In short, foster carers or prospective adopters should not be involved in care proceedings as parties unless there are some exceptional circumstances.
So, in this case, were there any?
- In my judgment, there is no reason to depart from this long-established approach and, indeed, every reason to follow it. There is nothing in Article 8 or in the Strasbourg jurisprudence which calls for any different approach. There is nothing in the recent case-law on adoption (In re B (A Child) (Care Proceedings: Threshold Criteria) [2013] UKSC 33, [2013] 1 WLR 1911, [2013] 2 FLR 1075, In re B-S (Children) (Adoption Order: Leave to Oppose) [2013] EWCA Civ 1146, [2014] 1 WLR 563, [2014] 1 FLR 1035, M v Blackburn with Darwen Borough Council and others [2014] EWCA Civ 1479, [2015] 1 WLR 2441 and In re R (A Child) (Adoption: Judicial Approach) [2014] EWCA Civ 1625, [2015] 1 WLR 3273) which justifies, let alone requires, any change in approach. Nor, in particular, is there anything in the status or function of an early permanence placement foster carer which either justifies or requires any change in approach.
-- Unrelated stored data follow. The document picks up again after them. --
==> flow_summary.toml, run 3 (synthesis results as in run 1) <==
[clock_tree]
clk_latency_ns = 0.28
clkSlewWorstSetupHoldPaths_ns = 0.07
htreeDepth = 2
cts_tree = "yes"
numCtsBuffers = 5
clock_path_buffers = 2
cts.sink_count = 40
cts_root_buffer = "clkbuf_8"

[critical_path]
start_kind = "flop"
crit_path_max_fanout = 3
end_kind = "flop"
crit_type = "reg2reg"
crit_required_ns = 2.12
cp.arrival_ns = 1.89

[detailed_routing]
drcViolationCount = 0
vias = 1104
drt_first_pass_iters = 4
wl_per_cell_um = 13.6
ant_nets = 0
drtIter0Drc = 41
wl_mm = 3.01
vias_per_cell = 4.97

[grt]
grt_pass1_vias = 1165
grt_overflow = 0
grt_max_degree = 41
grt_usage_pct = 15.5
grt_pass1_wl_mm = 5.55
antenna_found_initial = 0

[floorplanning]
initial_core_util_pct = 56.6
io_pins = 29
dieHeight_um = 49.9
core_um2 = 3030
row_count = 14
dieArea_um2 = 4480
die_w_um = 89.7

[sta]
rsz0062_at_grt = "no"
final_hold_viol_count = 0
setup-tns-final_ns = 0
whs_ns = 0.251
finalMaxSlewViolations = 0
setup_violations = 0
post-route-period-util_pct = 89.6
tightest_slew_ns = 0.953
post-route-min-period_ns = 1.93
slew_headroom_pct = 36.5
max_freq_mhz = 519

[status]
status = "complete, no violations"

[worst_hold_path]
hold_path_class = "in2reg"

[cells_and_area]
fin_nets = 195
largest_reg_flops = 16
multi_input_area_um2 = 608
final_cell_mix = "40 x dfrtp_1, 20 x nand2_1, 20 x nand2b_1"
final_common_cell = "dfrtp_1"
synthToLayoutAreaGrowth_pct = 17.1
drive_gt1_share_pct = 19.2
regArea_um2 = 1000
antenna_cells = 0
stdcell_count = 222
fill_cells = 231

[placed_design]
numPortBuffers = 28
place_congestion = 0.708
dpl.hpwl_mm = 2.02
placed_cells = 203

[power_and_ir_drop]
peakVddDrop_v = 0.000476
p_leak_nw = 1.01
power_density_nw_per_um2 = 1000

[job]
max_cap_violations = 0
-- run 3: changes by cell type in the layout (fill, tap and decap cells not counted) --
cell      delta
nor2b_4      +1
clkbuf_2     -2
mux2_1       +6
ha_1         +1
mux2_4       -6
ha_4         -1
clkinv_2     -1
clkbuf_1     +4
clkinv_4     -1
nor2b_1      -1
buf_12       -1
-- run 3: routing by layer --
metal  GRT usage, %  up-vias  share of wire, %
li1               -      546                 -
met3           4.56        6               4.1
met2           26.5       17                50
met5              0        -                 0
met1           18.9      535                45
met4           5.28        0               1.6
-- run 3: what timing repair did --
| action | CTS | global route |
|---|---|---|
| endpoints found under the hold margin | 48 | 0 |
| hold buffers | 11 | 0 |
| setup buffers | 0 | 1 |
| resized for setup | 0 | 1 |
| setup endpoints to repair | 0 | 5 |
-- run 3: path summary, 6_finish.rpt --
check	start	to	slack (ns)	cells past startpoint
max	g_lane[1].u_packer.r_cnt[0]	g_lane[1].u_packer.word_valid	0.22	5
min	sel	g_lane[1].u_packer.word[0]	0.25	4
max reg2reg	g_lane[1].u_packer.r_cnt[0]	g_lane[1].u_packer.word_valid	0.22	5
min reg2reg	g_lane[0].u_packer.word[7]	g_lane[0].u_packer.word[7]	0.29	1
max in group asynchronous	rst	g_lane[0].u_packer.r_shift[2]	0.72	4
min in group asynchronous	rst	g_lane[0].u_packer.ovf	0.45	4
===== src/rtl/wrf_loss_injector.sv =====
// Frame-loss injector for the WR fabric. Sits between a fabric source and
// sink and discards whole frames by fragment mask, by LFSR probability, or
// in LFSR-triggered bursts. Forwarded frames are passed through
// combinationally. Dropped frames are acked locally, one cycle after each
// strobe. Forward and drop counters and the control registers sit on a
// pipelined Wishbone slave.
module wrf_loss_injector #(
    parameter int          g_group_size = 4,
    parameter logic [31:0] g_lfsr_seed  = 32'hACE12468,
    parameter int          g_cnt_width  = 32
) (
    input  logic        clk_i,
    input  logic        rst_i,
    input  logic        snk_cyc,
    input  logic        snk_stb,
    input  logic        snk_we,
    input  logic [1:0]  snk_sel,
    input  logic [1:0]  snk_adr,
    input  logic [15:0] snk_dat,
    output logic        snk_ack,
    output logic        snk_stall,
    output logic        src_cyc,
    output logic        src_stb,
    output logic        src_we,
    output logic [1:0]  src_sel,
    output logic [1:0]  src_adr,
    output logic [15:0] src_dat,
    input  logic        src_ack,
    input  logic        src_stall,
    input  logic        wb_cyc,
    input  logic        wb_stb,
    input  logic        wb_we,
    input  logic [2:0]  wb_adr,
    input  logic [3:0]  wb_sel,
    input  logic [31:0] wb_dat_i,
    output logic [31:0] wb_dat_o,
    output logic        wb_ack,
    output logic        wb_stall
);

    localparam logic [3:0]  IDX_LAST   = 4'(g_group_size - 1);
    localparam logic [31:0] LFSR_TAPS  = 32'h80200003; // x^32+x^22+x^2+x+1
    localparam logic [1:0]  MODE_MASK  = 2'd0;
    localparam logic [1:0]  MODE_RAND  = 2'd1;
    localparam logic [1:0]  MODE_BURST = 2'd2;

    // configuration registers
    logic [2:0]              ctrl_reg;        // {mode[1:0], en}
    logic [g_group_size-1:0] mask_reg;
    logic [15:0]             prob_reg;
    logic [7:0]              burst_len_reg;
    logic                    clr_reg;

    // frame tracking and decision state
    logic [31:0]             lfsr_reg;
    logic [3:0]              idx_reg;
    logic [7:0]              burst_rem_reg;
    logic [7:0]              burst_rem_next;
    logic                    in_frame_reg;
    logic                    drop_reg;
    logic                    orphan_reg;      // tail of a frame that straddled reset
    logic                    cyc_d_reg;
    logic                    ack_reg;
    logic [g_cnt_width-1:0]  cnt_fwd_reg;
    logic [g_cnt_width-1:0]  cnt_drop_reg;

    logic                    wb_ack_reg;
    logic [31:0]             wb_dat_reg;
    logic [31:0]             rd_data;

    logic        en;
    logic [1:0]  mode;
    logic        frame_start;
    logic        frame_end;
    logic        lfsr_hit;
    logic        drop_dec;
    logic        dropping;
    logic        forwarding;
    logic [15:0] mask_ext;
    logic [31:0] lfsr_next;
    logic        unused_ok;

    assign en          = ctrl_reg[0];
    assign mode        = ctrl_reg[2:1];
    assign frame_start = snk_cyc & ~cyc_d_reg & ~orphan_reg;
    assign frame_end   = ~snk_cyc & in_frame_reg;
    assign lfsr_hit    = lfsr_reg[15:0] < prob_reg;
    assign lfsr_next   = {1'b0, lfsr_reg[31:1]} ^ (lfsr_reg[0] ? LFSR_TAPS : 32'h0);

    // widen the mask to 16 bits so any fragment index selects cleanly
    for (genvar gi = 0; gi < 16; gi++) begin : g_mask_ext
        if (gi < g_group_size) begin : g_used
            assign mask_ext[gi] = mask_reg[gi];
        end else begin : g_pad
            assign mask_ext[gi] = 1'b0;
        end
    end

    // frame-start drop decision and next burst countdown
    always_comb begin
        drop_dec       = 1'b0;
        burst_rem_next = burst_rem_reg;
        if (!en) begin
            burst_rem_next = 8'd0;
        end else if (frame_start) begin
            case (mode)
                MODE_MASK: drop_dec = mask_ext[idx_reg];
                MODE_RAND: drop_dec = lfsr_hit;
                MODE_BURST: begin
                    if (burst_rem_reg != 8'd0) begin
                        drop_dec       = 1'b1;
                        burst_rem_next = burst_rem_reg - 8'd1;
                    end else if (lfsr_hit) begin
                        drop_dec       = 1'b1;
                        burst_rem_next = (burst_len_reg == 8'd0) ? 8'd0 : burst_len_reg - 8'd1;
                    end
                end
                default: drop_dec = 1'b0;
            endcase
        end
    end

    // the decision is live on the frame-start cycle so forwarding adds no latency
    assign dropping   = orphan_reg | (frame_start ? drop_dec : (in_frame_reg & drop_reg));
    assign forwarding = ~rst_i & ~dropping;

    assign src_cyc   = forwarding & snk_cyc;
    assign src_stb   = forwarding & snk_stb;
    assign src_we    = forwarding & snk_we;
    assign src_sel   = forwarding ? snk_sel : 2'b0;
    assign src_adr   = forwarding ? snk_adr : 2'b0;
    assign src_dat   = forwarding ? snk_dat : 16'h0;
    assign snk_stall = forwarding & src_stall;
    assign snk_ack   = ~rst_i & (ack_reg | (forwarding & src_ack));

    assign wb_ack    = ~rst_i & wb_ack_reg;
    assign wb_dat_o  = rst_i ? 32'h0 : wb_dat_reg;
    assign wb_stall  = 1'b0;
    assign unused_ok = &{1'b0, wb_sel, wb_dat_i[31:16]};

    // frame tracking, LFSR, fragment index, local acks and counters
    always_ff @(posedge clk_i) begin
        if (rst_i) begin
            cyc_d_reg     <= snk_cyc;
            orphan_reg    <= snk_cyc;
            in_frame_reg  <= 1'b0;
            drop_reg      <= 1'b0;
            ack_reg       <= 1'b0;
            lfsr_reg      <= g_lfsr_seed;
            idx_reg       <= 4'd0;
            burst_rem_reg <= 8'd0;
            cnt_fwd_reg   <= '0;
            cnt_drop_reg  <= '0;
        end else begin
            cyc_d_reg     <= snk_cyc;
            ack_reg       <= dropping & snk_cyc & snk_stb;
            burst_rem_reg <= burst_rem_next;
            if (!snk_cyc) begin
                orphan_reg <= 1'b0;
            end
            if (frame_start) begin
                in_frame_reg <= 1'b1;
                drop_reg     <= drop_dec;
                lfsr_reg     <= lfsr_next;
            end else if (frame_end) begin
                in_frame_reg <= 1'b0;
                drop_reg     <= 1'b0;
            end
            if (!en) begin
                idx_reg <= 4'd0;
            end else if (frame_end) begin
                idx_reg <= (idx_reg == IDX_LAST) ? 4'd0 : idx_reg + 4'd1;
            end
            if (clr_reg) begin
                cnt_fwd_reg  <= '0;
                cnt_drop_reg <= '0;
            end else if (frame_end) begin
                if (drop_reg) begin
                    if (~&cnt_drop_reg) cnt_drop_reg <= cnt_drop_reg + 1'b1;
                end else begin
                    if (~&cnt_fwd_reg) cnt_fwd_reg <= cnt_fwd_reg + 1'b1;
                end
            end
        end
    end

    // register read mux
    always_comb begin
        rd_data = 32'h0;
        case (wb_adr)
            3'd0: rd_data[2:0] = ctrl_reg;
            3'd1: rd_data[g_group_size-1:0] = mask_reg;
            3'd2: rd_data[15:0] = prob_reg;
            3'd3: rd_data[7:0] = burst_len_reg;
            3'd4: rd_data[g_cnt_width-1:0] = cnt_fwd_reg;
            3'd5: rd_data[g_cnt_width-1:0] = cnt_drop_reg;
            3'd6: rd_data[5:0] = {orphan_reg | (in_frame_reg & drop_reg), in_frame_reg, idx_reg};
            default: rd_data = 32'h0;
        endcase
    end

    // Wishbone slave: one-cycle ack, register writes, self-clearing CLR
    always_ff @(posedge clk_i) begin
        if (rst_i) begin
            ctrl_reg      <= 3'd0;
            mask_reg      <= '0;
            prob_reg      <= 16'h0;
            burst_len_reg <= 8'h0;
            clr_reg       <= 1'b0;
            wb_ack_reg    <= 1'b0;
            wb_dat_reg    <= 32'h0;
        end else begin
            wb_ack_reg <= wb_cyc & wb_stb;
            clr_reg    <= 1'b0;
            if (wb_cyc && wb_stb) begin
                wb_dat_reg <= rd_data;
                if (wb_we) begin
                    case (wb_adr)
                        3'd0: begin
                            ctrl_reg <= wb_dat_i[2:0];
                            clr_reg  <= wb_dat_i[3];
                        end
                        3'd1: mask_reg      <= wb_dat_i[g_group_size-1:0];
                        3'd2: prob_reg      <= wb_dat_i[15:0];
                        3'd3: burst_len_reg <= wb_dat_i[7:0];
                        default: ;
                    endcase
                end
            end
        end
    end

endmodule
- I agree, therefore, with the essential thrust of the submissions by Mr Donnelly, Mr Tyler and Miss Anning as I have summarised them in paragraphs 28-29 above. The care judge is concerned at most with consideration of adoption in principle, not with evaluating the merits of particular proposed adopters. There is no need for the prospective adopters to be joined, for it is the children’s guardian (who will be aware of Mr and Mrs X’s stance and can, if necessary, address their suitability) who has the task, indeed is under the duty, of subjecting the local authority’s care plan to rigorous scrutiny and, where, appropriate, criticism. So, I agree, Mr and Mrs X’s joinder to the care proceedings is inappropriate. Moreover, as was pointed out, and I agree, there is no need for Mr and Mrs X to be parties to the care proceedings to demonstrate that they are suitable prospective adopters for T, for they have already been positively assessed.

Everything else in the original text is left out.